The Two Treaties; Or, Hope for Jerusalem
The Two Treaties; Or, Hope for Jerusalem
Written in the anxious, hopeful aftermath of the Crimean War, this 1860s address by Anglican clergyman Edward Hoare interprets the great treaties reshaping Europe through the lens of biblical prophecy. Hoare sees in theTreaty of Paris and its aftermath evidence that the Ottoman Empire's long dominion over the Holy Land is faltering, and he traces these political upheavals with mounting excitement: here, he argues, are the signs foretold in Scripture.
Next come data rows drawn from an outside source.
$ cat config.mk
export PLATFORM = sky130hd
export DESIGN_NAME = lane_gearbox_ser
export DESIGN_NICKNAME = d
export VERILOG_FILES = /design/src/rtl/lane_gearbox_ser.sv
export SDC_FILE = /design/constraint.sdc
export NUM_CORES = 1
export LEC_CHECK = 0
export BUFFER_PORTS_ARGS = -buffer_cell sky130_fd_sc_hd__buf_2
export CORE_ASPECT_RATIO = 0.9
export CORE_MARGIN = 2
export CORE_UTILIZATION = 35
export DETAILED_ROUTE_END_ITERATION = 10
export SYNTH_ARGS = -nofsm -noshare
export SYNTH_HDL_FRONTEND = slang
export SYNTH_SLANG_ARGS = --single-unit
$ cat constraint.sdc
create_clock -name clk -period 9.49 [get_ports clk]
set_input_delay 1.898 -clock clk [delete_from_list [all_inputs] [get_ports clk]]
set_output_delay 1.898 -clock clk [all_outputs]
set_load 0.05 [all_outputs]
The decline of Turkish power in Jerusalem, the opening of doors for European involvement in Palestine, the stirrings of international attention toward the region, these are not merely geopolitical shifts but divine signals. Hoare's central hope is that a new administration in the Holy Land might pave the way for the Jewish people to return to their ancestral homeland, a prospect he ties directly to expectations of Christ's second coming. This is Victorian eschatology at its most earnest: a work of genuine prophetic interpretation that reads current events as sacred drama unfolding. For readers interested in the history of Christian Zionism, Victorian religious thought, or the surprisingly influential 19th-century movement to read world politics through biblical prophecy, Hoare's treatise offers a fascinating window into how believers once understood the present as a hinge of salvation history.